When the Maori arrived to New Zealand from Tahiti some 700 years ago, they found a “land of birds.” The gargantuan, ostrich-like moa stood as tall as 10 feet and the kakapo – a giant flightless parrot with the face of an owl –then roamed the island country in abundance. Today, moa are extinct and kakapos as well as kiwi, the nation’s bird, are endangered.
Now, scientists studying the matter have found that it would take 50 million years to recover the diversity of birds that were present before humans arrived in New Zealand. The findings highlight how conservation decisions made today will have impacts for millions of years, the researchers say.
“The fact that it is such a huge amount of evolutionary time lost really puts into perspective the impact that humans have already had on natural isolated systems,” said evolutionary biologist Luis Valente, who led the new research.
The naturalist Alfred Russel Wallace once called New Zealand’s plant and animal life “wonderfully isolated.” Separated from Australia, its nearest neighbor, by more than 1,000 miles, New Zealand’s birds evolved into a range of feathered friends found nowhere else on the planet. But the winged creatures – many of which were large and flightless – were vulnerable to hunting. After humans arrived to the islands, nearly half of bird species went extinct. Although scientists have a good sense of how many species humans already took out and are now threatening, Valente and a team of scientists wanted to know the deeper impact.
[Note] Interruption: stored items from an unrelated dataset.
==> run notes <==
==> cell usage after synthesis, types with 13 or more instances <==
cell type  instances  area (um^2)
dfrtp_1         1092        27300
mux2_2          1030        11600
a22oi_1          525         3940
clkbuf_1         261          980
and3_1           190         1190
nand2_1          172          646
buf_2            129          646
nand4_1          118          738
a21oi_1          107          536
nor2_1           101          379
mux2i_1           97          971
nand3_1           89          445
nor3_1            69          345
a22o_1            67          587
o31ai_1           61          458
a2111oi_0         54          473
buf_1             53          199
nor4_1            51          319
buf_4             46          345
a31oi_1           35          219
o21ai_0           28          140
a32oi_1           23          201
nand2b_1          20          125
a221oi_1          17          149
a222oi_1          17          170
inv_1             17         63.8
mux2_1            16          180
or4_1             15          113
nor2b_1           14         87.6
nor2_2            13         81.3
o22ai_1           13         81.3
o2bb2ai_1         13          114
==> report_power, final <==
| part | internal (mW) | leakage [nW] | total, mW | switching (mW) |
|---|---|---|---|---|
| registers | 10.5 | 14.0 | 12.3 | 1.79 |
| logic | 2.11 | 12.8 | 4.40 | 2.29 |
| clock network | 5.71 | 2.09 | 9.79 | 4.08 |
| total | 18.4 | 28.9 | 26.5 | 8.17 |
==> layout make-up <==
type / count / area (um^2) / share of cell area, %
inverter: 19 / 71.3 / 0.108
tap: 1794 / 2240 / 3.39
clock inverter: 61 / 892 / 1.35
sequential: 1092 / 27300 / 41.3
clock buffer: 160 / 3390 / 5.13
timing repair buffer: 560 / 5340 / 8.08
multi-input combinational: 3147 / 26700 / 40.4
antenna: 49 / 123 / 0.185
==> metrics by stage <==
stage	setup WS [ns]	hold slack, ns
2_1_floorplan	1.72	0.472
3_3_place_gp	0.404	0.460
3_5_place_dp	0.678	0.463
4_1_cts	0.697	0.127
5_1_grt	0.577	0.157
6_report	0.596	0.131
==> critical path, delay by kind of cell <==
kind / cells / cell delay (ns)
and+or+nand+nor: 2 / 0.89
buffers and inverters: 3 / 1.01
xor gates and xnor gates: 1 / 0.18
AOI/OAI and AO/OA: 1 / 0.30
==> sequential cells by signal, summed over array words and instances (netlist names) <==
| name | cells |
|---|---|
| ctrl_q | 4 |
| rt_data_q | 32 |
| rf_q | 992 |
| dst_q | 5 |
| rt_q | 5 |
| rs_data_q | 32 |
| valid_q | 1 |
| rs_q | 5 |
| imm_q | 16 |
Context: an optimization exercise on an open-source flow, tuned for small area, a short achievable clock period and few clock cycles. The choices shown serve that exercise and are no tape-out recipe.
The RTL was checked by simulation tests, not by an equivalence proof against the original design.
Power and IR drop assume default switching activity.

## flow/run.sh

```bash
#!/bin/bash
# The standard layout (standard.sh), with plain sky130_fd_sc_hd__buf_4 cells as
# the input and output port buffers instead of the delay-cell buffers that
# buffer_ports picks by default. Every port still gets its own buffer.
set -euo pipefail
bash standard.sh "BUFFER_PORTS_ARGS=-buffer_cell sky130_fd_sc_hd__buf_4" finish > make_finish.log 2>&1
```

## standard.sh

```bash
#!/bin/bash
# synth_recipe.tcl (not shown) runs the flow's synth.tcl, then flattens the netlist and writes it again
# the make line also repeats each setting of config.mk as NAME=value (left out here)
make -C /OpenROAD-flow-scripts/flow DESIGN_CONFIG=/design/flow/config.mk WORK_HOME=/design/flow/orfs CLKGATE_MAP_FILE= SYNTH_SCRIPT=/design/flow/synth_recipe.tcl "${@:-finish}"
```

## config.mk

```make
export PLATFORM = sky130hd
export DESIGN_NAME = encoder_hold_step_keyer
export DESIGN_NICKNAME = encoder_hold_step_keyer
export VERILOG_FILES = /design/flow/design.v
export SDC_FILE = /design/flow/constraint.sdc
export NUM_CORES = 4
export LEC_CHECK = 0
export ABC_CLOCK_PERIOD_IN_PS = 3000
export CAP_MARGIN = 20
export CORE_MARGIN = 2
export CORE_UTILIZATION = 70
export CTS_BUF_LIST = sky130_fd_sc_hd__clkbuf_8
export PLACE_DENSITY = 0.75
export SETUP_SLACK_MARGIN = 3.2
export SLEW_MARGIN = 20
export TNS_END_PERCENT = 5
```

## constraint.sdc

```tcl
create_clock -name core_clock -period 6.0 [get_ports {clk_i}]
set_input_delay 1.2000 -clock core_clock [delete_from_list [all_inputs] [get_ports {clk_i}]]
set_output_delay 1.2000 -clock core_clock [all_outputs]
set_load 0.01 [all_outputs]
```

## design.v

```verilog
`timescale 1ns / 1ps
package ehsk_pkg;
  localparam logic [1:0] REQ_DATA    = 2'd0;
  localparam logic [1:0] REQ_PROCESS = 2'd1;
  localparam logic [1:0] REQ_KEY     = 2'd2;
  localparam logic [1:0] REQ_TICK    = 2'd3;
  localparam logic [1:0] ACT_PRESS   = 2'd0;
  localparam logic [1:0] ACT_RELEASE = 2'd1;
  localparam logic [1:0] ACT_TAP     = 2'd2;
  localparam logic [2:0] CFG_TIMEOUT  = 3'd0;
  localparam logic [2:0] CFG_GROUP    = 3'd1;
  localparam logic [2:0] CFG_STICKY   = 3'd2;
  localparam logic [2:0] CFG_TOPREQ   = 3'd3;
  localparam logic [2:0] CFG_QREL     = 3'd4;
  localparam logic [2:0] CFG_ACOUNT   = 3'd5;
  localparam logic [2:0] CFG_AKEY0    = 3'd6;
  localparam logic [2:0] CFG_AKEY1    = 3'd7;
  localparam logic [15:0] DEFAULT_TIMEOUT = 16'd180;
  localparam int unsigned CFG_DW = 32;
  typedef struct packed {
    logic [1:0]         req_type;
    logic               sensor_sel;
    logic [2:0]         layer;
    logic [2:0]         top_layer;
    logic signed [15:0] delta_whole;
    logic signed [15:0] delta_fraction;
    logic               trigger_mode;
    logic [15:0]        key_page;
    logic [15:0]        key_id;
    logic               key_pressed;
  } req_t;
  typedef struct packed {
    logic       out_sensor;
    logic [2:0] out_layer;
    logic [1:0] action;
    logic       direction;
    logic       last;
  } res_t;
  typedef struct packed {
    logic load;       
    logic data_wr;    
    logic proc_rd;    
    logic mod_start;  
    logic mod_step;   
    logic proc_wr;    
    logic scan_rd;    
    logic scan_wr;    
    logic scan_inc;   
    logic emit;       
  } cmd_t;
  typedef struct packed {
    logic in_range;
    logic mod_done;
    logic scan_end;
    logic key_hit;
    logic has_result;  
  } sts_t;
endpackage
`timescale 1ns / 1ps
`timescale 1ns / 1ps
`timescale 1ns / 1ps
module encoder_hold_step_keyer #(
  parameter int unsigned SENSORS       = 2,
  parameter int unsigned LAYERS        = 8,
  parameter int unsigned ALLOW_ENTRIES = 2
) (
  input  logic                        clk_i,
  input  logic                        rst_ni,
  input  logic                        start,
  output logic                        busy,
  input  logic [74:0]                 req_i,
  output logic                        res_valid_o,
  output logic [7:0]                  res_o,
  input  logic                        cfg_we_i,
  input  logic [2:0]                  cfg_idx_i,
  input  logic [31:0]                 cfg_data_i
);
  localparam int N = 16;
  localparam logic [1:0] A_PRESS = 2'd0, A_REL = 2'd1, A_TAP = 2'd2;
  logic [15:0] tv_q;      
  logic        g_nz, g_is1, tv_one;   
  logic [15:0] grp_q;
  logic        sticky_q, topreq_q, qrel_q;
  logic [1:0]  acount_q;
  logic [31:0] akey0_q, akey1_q;
  logic        grp_we;
  assign grp_we = cfg_we_i && (cfg_idx_i == 3'd1);
  always_ff @(posedge clk_i or negedge rst_ni) begin
    if (!rst_ni) begin
      tv_q     <= 16'd180;
      tv_one   <= 1'b0;
      grp_q    <= 16'd5;
      g_nz     <= 1'b1;
      g_is1    <= 1'b0;
      sticky_q <= 1'b0;
      topreq_q <= 1'b1;
      qrel_q   <= 1'b0;
      acount_q <= 2'd0;
      akey0_q  <= '0;
      akey1_q  <= '0;
    end else if (cfg_we_i) begin
      case (cfg_idx_i)
        3'd0: begin
          tv_q   <= (cfg_data_i[15:0] != 16'd0) ? cfg_data_i[15:0] : 16'd180;
          tv_one <= (cfg_data_i[15:0] == 16'd1);
        end
        3'd1: begin
          grp_q  <= cfg_data_i[15:0];
          g_nz   <= (cfg_data_i[15:0] != 16'd0);
          g_is1  <= (cfg_data_i[15:0] == 16'd1);
        end
        3'd2: sticky_q <= cfg_data_i[0];
        3'd3: topreq_q <= cfg_data_i[0];
        3'd4: qrel_q   <= cfg_data_i[0];
        3'd5: acount_q <= cfg_data_i[1:0];
        3'd6: akey0_q  <= cfg_data_i;
        default: akey1_q <= cfg_data_i;
      endcase
    end
  end
  logic         busy_q, valid_q, stall_q;
  logic [7:0]   res_q;
  logic [3:0]   e_q;                   
  logic         q_rel, q_prs, q_dir;   
  logic [N-1:0] m_q;                   
  logic [2:0]   sc_q;                  
  logic [1:0]   pend_q [N];
  logic [N-1:0] held_q, hdir_q, x_q, tn_q, dirty_q, inc_q, z_q;
  logic [15:0]  sp_q [N];              
  logic [N-1:0] oh_q;                  
  logic [15:0]  dl_q [N];              
  logic [15:0]  u_q;                   
  logic [15:0]  w_q;                   
  assign busy        = busy_q;
  assign res_valid_o = valid_q;
  assign res_o       = res_q;
  logic        tk;
  assign tk = start && !busy_q;
  logic [1:0]  i_ty;
  logic [3:0]  i_e;
  logic        i_gate, i_trig, i_kh;
  logic [1:0]  i_pn;
  logic [15:0] i_d;
  logic [31:0] i_key;
  logic        i_mod, i_alw;
  assign i_ty   = req_i[74:73];
  assign i_e    = req_i[72:69];
  assign i_gate = !topreq_q || (req_i[71:69] == req_i[68:66]);
  assign i_trig = req_i[33];
  assign i_d    = (req_i[65:50] != 16'd0) ? req_i[65:50] : req_i[49:34];
  assign i_pn   = (i_d == 16'd0) ? 2'd0 : (i_d[15] ? 2'd2 : 2'd1);
  assign i_key  = req_i[32:1];
  assign i_mod  = (req_i[32:17] == 16'd7) && (req_i[16:1] >= 16'hE0) && (req_i[16:1] <= 16'hE7);
  assign i_alw  = (acount_q >= 2'd1 && akey0_q == i_key) || (acount_q >= 2'd2 && akey1_q == i_key);
  assign i_kh   = req_i[0] && !i_mod && qrel_q && !i_alw;
  logic t_data, t_proc, t_pgt, t_ng, t_key, t_tick;
  assign t_data = tk && (i_ty == 2'd0);
  assign t_proc = tk && (i_ty == 2'd1);
  assign t_pgt  = t_proc && i_gate && i_trig;
  assign t_ng   = t_proc && !i_gate;
  assign t_key  = tk && (i_ty == 2'd2) && i_kh;
  assign t_tick = tk && (i_ty == 2'd3);
  logic [N-1:0] i_sel;
  always_comb for (int i = 0; i < N; i++) i_sel[i] = (i_e == 4'(i));
  logic [N-1:0] c_pn, c_st, c_prs, c_rp, c_tap, c_re, c_xn;
  logic [N-1:0] pg, trg, st, clr;
  logic [15:0]  t_dl;
  assign t_dl  = w_q + tv_q;
  always_comb begin
    for (int i = 0; i < N; i++) begin
      c_pn[i]  = (pend_q[i] != 2'd0);
      c_st[i]  = g_nz && c_pn[i] && dirty_q[i];
      c_prs[i] = c_pn[i] && !held_q[i];
      c_rp[i]  = c_pn[i] && held_q[i] && !sticky_q && (hdir_q[i] != pend_q[i][1]);
      c_tap[i] = c_pn[i] && g_nz && tn_q[i];
      c_re[i]  = stall_q && (e_q == 4'(i)) && !dirty_q[i];
      c_xn[i]  = held_q[i] && !x_q[i] && (dl_q[i] == u_q);
      pg[i]  = (t_pgt && i_sel[i]) || c_re[i];
      st[i]  = t_pgt && i_sel[i] && c_st[i];
      trg[i] = pg[i] && c_pn[i] && !c_st[i];
      clr[i] = (t_data && i_sel[i] && !i_gate) || (t_ng && i_sel[i]) || (trg[i] && !g_nz)
               || t_key || (t_tick && x_q[i]);
    end
  end
  function automatic logic [4:0] low1(input logic [N-1:0] m);
    logic [3:0] ix;
    logic [N-1:0] rest;
    ix = '0;
    for (int i = N - 1; i >= 0; i--) if (m[i]) ix = 4'(i);
    rest = m & (m - 1'b1);
    low1 = {ix, (rest == '0)};
  endfunction
  logic [4:0] tk_l, ky_l, mq_l;
  assign tk_l = low1(x_q);
  assign ky_l = low1(held_q);
  assign mq_l = low1(m_q);
  logic tk_dir, ky_dir, mq_dir;
  assign tk_dir = hdir_q[tk_l[4:1]];
  assign ky_dir = hdir_q[ky_l[4:1]];
  assign mq_dir = hdir_q[mq_l[4:1]];
  logic [8:0] pb [N];
  logic [1:0] nb [N];   
  always_comb begin
    for (int i = 0; i < N; i++) begin
      logic d, tap, prs, rp;
      d = pend_q[i][1]; tap = c_tap[i]; prs = c_prs[i]; rp = c_rp[i];
      pb[i][8] = c_st[i];
      pb[i][7] = tap || prs || rp;
      if (tap)      pb[i][6:3] = {A_TAP, d, !(prs || rp)};
      else if (prs) pb[i][6:3] = {A_PRESS, d, 1'b1};
      else          pb[i][6:3] = {A_REL, !d, 1'b0};
      pb[i][2] = tap && rp;
      pb[i][1] = (tap && (prs || rp)) || (!tap && rp);
      pb[i][0] = d;
      nb[i] = {held_q[i], hdir_q[i]};
    end
  end
  logic [8:0] s_pb;
  logic [1:0] s_nb;
  logic s_prs, s_rp;
  assign s_pb  = pb[i_e];
  assign s_nb  = nb[i_e];
  assign s_prs = c_prs[i_e];
  assign s_rp  = c_rp[i_e];
  logic re_go, re_tap;
  assign re_go  = stall_q && !dirty_q[e_q];
  assign re_tap = tn_q[e_q];
  logic        dv_it;
  logic [N-1:0] dv_oh;    
  logic [15:0] dv_rem, dv_quo;
  logic [4:0]  dv_left;   
  logic [15:0] rd_sp, rd_s;
  logic        rd_inc, rd_one, rd_z;
  assign rd_z   = |(z_q & oh_q);
  assign rd_sp  = sp_q[0];
  assign rd_inc = |(inc_q & oh_q);
  logic [15:0] rd_sp1;
  logic        rd_is0, rd_is1;
  assign rd_sp1 = rd_sp + 16'd1;
  assign rd_is0 = (rd_sp == 16'd0);
  assign rd_is1 = (rd_sp == 16'd1);
  always_comb begin
    case ({rd_z, rd_inc})
      2'b00:   begin rd_s = rd_sp;  rd_one = rd_is1; end
      2'b01:   begin rd_s = rd_sp1; rd_one = rd_is0; end
      2'b10:   begin rd_s = 16'd1;  rd_one = 1'b1;   end
      default: begin rd_s = 16'd2;  rd_one = 1'b0;   end
    endcase
  end
  logic [16:0] dv_sh, dv_sub;
  logic [15:0] dv_nrem;
  logic        dv_skip;
  assign dv_sh   = {dv_rem, dv_quo[15]};
  assign dv_sub  = dv_sh - {1'b0, grp_q};
  assign dv_nrem = dv_sub[16] ? dv_sh[15:0] : dv_sub[15:0];
  logic dv_r0;    
  assign dv_r0 = (dv_sh == 17'd0) || (dv_sh == {1'b0, grp_q});
  assign dv_skip = (dv_rem == 16'd0) && (dv_quo[15:12] == 4'd0) && (dv_left > 5'd4);
  logic dv_done;
  assign dv_done = dv_it && !dv_skip && (dv_left == 5'd1);
  logic rd_ok;
  assign rd_ok = !dv_it && |(dirty_q & oh_q);
  logic grp_we_q, dv_kill;
  assign dv_kill = |(z_q & dv_oh) || grp_we_q;
  always_ff @(posedge clk_i or negedge rst_ni) begin
    if (!rst_ni) begin
      busy_q  <= 1'b0;
      valid_q <= 1'b0;
      stall_q <= 1'b0;
      q_rel   <= 1'b0;
      q_prs   <= 1'b0;
      m_q     <= '0;
      u_q     <= 16'd1;
      w_q     <= 16'hFFFF;
      held_q  <= '0;
      x_q     <= '0;
      tn_q    <= '0;
      dirty_q <= '0;
      inc_q   <= '0;
      z_q     <= '1;
      for (int i = 0; i < N; i++) pend_q[i] <= '0;
      dv_it   <= 1'b0;
      grp_we_q <= 1'b0;
      oh_q    <= 16'd1;
      dv_oh   <= '0;
      dv_left <= '0;
    end else begin
      if (tk) begin
        busy_q  <= 1'b0;
        valid_q <= 1'b0;
        stall_q <= 1'b0;
        q_rel   <= 1'b0;
        q_prs   <= 1'b0;
        m_q     <= '0;
        case (i_ty)
          2'd1: begin
            if (i_gate && i_trig) begin
              stall_q <= s_pb[8];
              busy_q  <= s_pb[8] || s_pb[7];
              valid_q <= !s_pb[8] && s_pb[7];
              q_rel   <= !s_pb[8] && s_pb[2];
              q_prs   <= !s_pb[8] && s_pb[1];
            end else if (!i_gate) begin
              busy_q  <= s_nb[1];
              valid_q <= s_nb[1];
            end
          end
          2'd2: if (i_kh) begin
            busy_q  <= (held_q != '0);
            valid_q <= (held_q != '0);
            m_q     <= held_q & (held_q - 1'b1);
          end
          2'd3: begin
            busy_q  <= (x_q != '0);
            valid_q <= (x_q != '0);
            m_q     <= x_q & (x_q - 1'b1);
          end
          default: ;
        endcase
      end else if (stall_q) begin
        if (re_go) begin
          stall_q <= 1'b0;
          busy_q  <= re_tap || sc_q[2] || sc_q[1];
          valid_q <= re_tap || sc_q[2] || sc_q[1];
          q_rel   <= re_tap && sc_q[1];
          q_prs   <= (re_tap && (sc_q[2] || sc_q[1])) || (!re_tap && sc_q[1]);
        end
      end else if (busy_q) begin
        if (q_rel) q_rel <= 1'b0;
        else if (q_prs) q_prs <= 1'b0;
        else m_q <= m_q & (m_q - 1'b1);
        busy_q  <= q_rel || q_prs || (m_q != '0);
        valid_q <= q_rel || q_prs || (m_q != '0);
      end
      if (t_tick) begin
        u_q <= u_q + 16'd1;
        w_q <= w_q + 16'd1;
      end
      for (int i = 0; i < N; i++) begin
        if (t_data && i_sel[i]) pend_q[i] <= i_gate ? i_pn : 2'd0;
        if ((t_proc && i_sel[i] && !st[i]) || c_re[i] || t_key) pend_q[i] <= 2'd0;
        if (trg[i]) begin
          held_q[i] <= 1'b1;
          x_q[i]    <= tv_one;
        end
        if ((t_ng && i_sel[i]) || t_key) begin
          held_q[i] <= 1'b0;
          x_q[i]    <= 1'b0;
        end
        if (t_tick) begin
          held_q[i] <= held_q[i] && !x_q[i];
          x_q[i]    <= c_xn[i];
        end
        if (oh_q[i] && inc_q[i]) begin
          z_q[i]   <= 1'b0;
          inc_q[i] <= 1'b0;
        end
        if (rd_ok && oh_q[i] && rd_one) begin
          tn_q[i]    <= g_is1;
          dirty_q[i] <= 1'b0;
        end
        if (dv_done && !dv_kill && dv_oh[i]) begin
          tn_q[i]    <= dv_r0;
          dirty_q[i] <= 1'b0;
        end
        if (trg[i] && g_nz) begin
          inc_q[i]   <= 1'b1;
          dirty_q[i] <= 1'b1;
        end
        if (clr[i]) begin
          z_q[i]     <= 1'b1;
          inc_q[i]   <= 1'b0;
          dirty_q[i] <= 1'b0;
          tn_q[i]    <= g_is1;
        end
        if (grp_we) dirty_q[i] <= 1'b1;
      end
      oh_q <= {oh_q[N-2:0], oh_q[N-1]};
      grp_we_q <= grp_we;
      if (dv_it) begin
        dv_left <= dv_left - (dv_skip ? 5'd4 : 5'd1);
        if (dv_done || dv_kill) dv_it <= 1'b0;
      end else if (rd_ok) begin
        dv_it   <= !rd_one;
        dv_oh   <= oh_q;
        dv_left <= 5'd16;
      end
    end
  end
  always_ff @(posedge clk_i) begin
    if (tk) begin
      e_q   <= i_e;
      q_dir <= s_pb[0];
      sc_q  <= {s_prs, s_rp, s_pb[0]};
      case (i_ty)
        2'd1: if (!i_gate) res_q <= {i_e, A_REL, s_nb[0], 1'b1};
              else         res_q <= {i_e, s_pb[6:3]};
        2'd2:              res_q <= {ky_l[4:1], A_REL, ky_dir, ky_l[0]};
        default:           res_q <= {tk_l[4:1], A_REL, tk_dir, tk_l[0]};
      endcase
    end else if (stall_q) begin
      if (re_tap)         res_q <= {e_q, A_TAP, sc_q[0], !(sc_q[2] || sc_q[1])};
      else if (sc_q[2])   res_q <= {e_q, A_PRESS, sc_q[0], 1'b1};
      else                res_q <= {e_q, A_REL, !sc_q[0], 1'b0};
    end else if (busy_q) begin
      if (q_rel)          res_q <= {e_q, A_REL, !q_dir, 1'b0};
      else if (q_prs)     res_q <= {e_q, A_PRESS, q_dir, 1'b1};
      else                res_q <= {mq_l[4:1], A_REL, mq_dir, mq_l[0]};
    end
    for (int i = 0; i < N; i++) begin
      if (trg[i] && (c_prs[i] || c_rp[i])) hdir_q[i] <= pend_q[i][1];
      if (trg[i]) dl_q[i] <= t_dl;
    end
    for (int i = 0; i < N - 1; i++) sp_q[i] <= sp_q[i + 1];
    sp_q[N - 1] <= rd_s;
    if (rd_ok) begin
      dv_rem <= '0;
      dv_quo <= rd_s;
    end else if (dv_it) begin
      if (dv_skip) dv_quo <= {dv_quo[11:0], 4'd0};
      else begin
        dv_rem <= dv_nrem;
        dv_quo <= {dv_quo[14:0], 1'b0};
      end
    end
  end
endmodule
```

==> summary.txt, run 1 <==
- Total GRT Usage: 0.767
- Ys Warns: 6
- # clock sinks: 898
- CTS Buf Count: 138
- Placed Cells: 4505
- Mapped Avg Cell Area: 11.0 sq um
- Pin count of the biggest net entering global routing: 155
- Worst EP post-GRT repair: dl_q[7][14]$_DFFE_PP_/D
- Seq/Total Area, Yosys: 0.552
- Tool error: [ERROR GRT-0232] Routing congestion too high. Check the congestion heatmap in the GUI.
- Top-level I/O count: 124
- CTS root buffer: clkbuf_8
- DIE HEIGHT: 246 um
- Status: aborted with a tool error
- Buffers on Ports: 123
- Initial Util: 0.710
- Gr ovfl total: 355
- Dpl hpwl: 102000 um
- Mapped cell area: 0.0411 sq mm
- CTS Buffer Depth: 3
- H-tree depth: 4
- Hold buffer count at cts: 0
- Failed at: global routing (5_1_grt)
- Flops & latches, synth: 898
- GPL Wtd Cong: 1.08
- Prevailing post-synth register cell: edfxtp_1
- Distinct cells, synth: 104
- Post-synth EDFFs: 303
- Std-Cell Rows: 88
- Worst EP Category: sequential cell input
- Syn_nets: 3907
- Cells after synthesis: 3748
- Share of flip-flops with an asynchronous set or reset: 0.360
- Width of the die: 246 um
To find out how much humans upset New Zealand’s unique bird diversity, the researchers collected data from other research in the field. Scientists know the precise times when many of New Zealand’s birds went extinct from decades of paleontological and archaeological research, Valente said. And some studies have archived ancient DNA from extinct birds on the island, while others have documented the evolutionary history of the country’s extinct and living birds. Once the team had had compiled the data, they applied it to a new computer model that estimates how fast species evolve and die.
The model revealed it would take 50 million years to regain the diversity of birds that was lost due to humans in New Zealand the researchers report Monday in the journal Current Biology. That number came as a surprise to the researchers. The scientists had previously shown that it would take about 8 million years to recover bat diversity in the Caribbean. “The evolutionary impact of humans was much deeper than we had anticipated,” Valente said. “So the effect of humans on New Zealand birds … was considerably larger.”
The team went on to show it would take as many as 10 million years to recover currently endangered birds if they went extinct. “Some think that if you leave nature alone it will eventually recover from the impact of humans, but what we show is that this recovery would be incredibly slow,” Valente said. He hopes the conservation management practices that New Zealand is now using “will be able to stop further species from going extinct, and prevent another 10 million years of evolutionary history that are under threat from being lost.”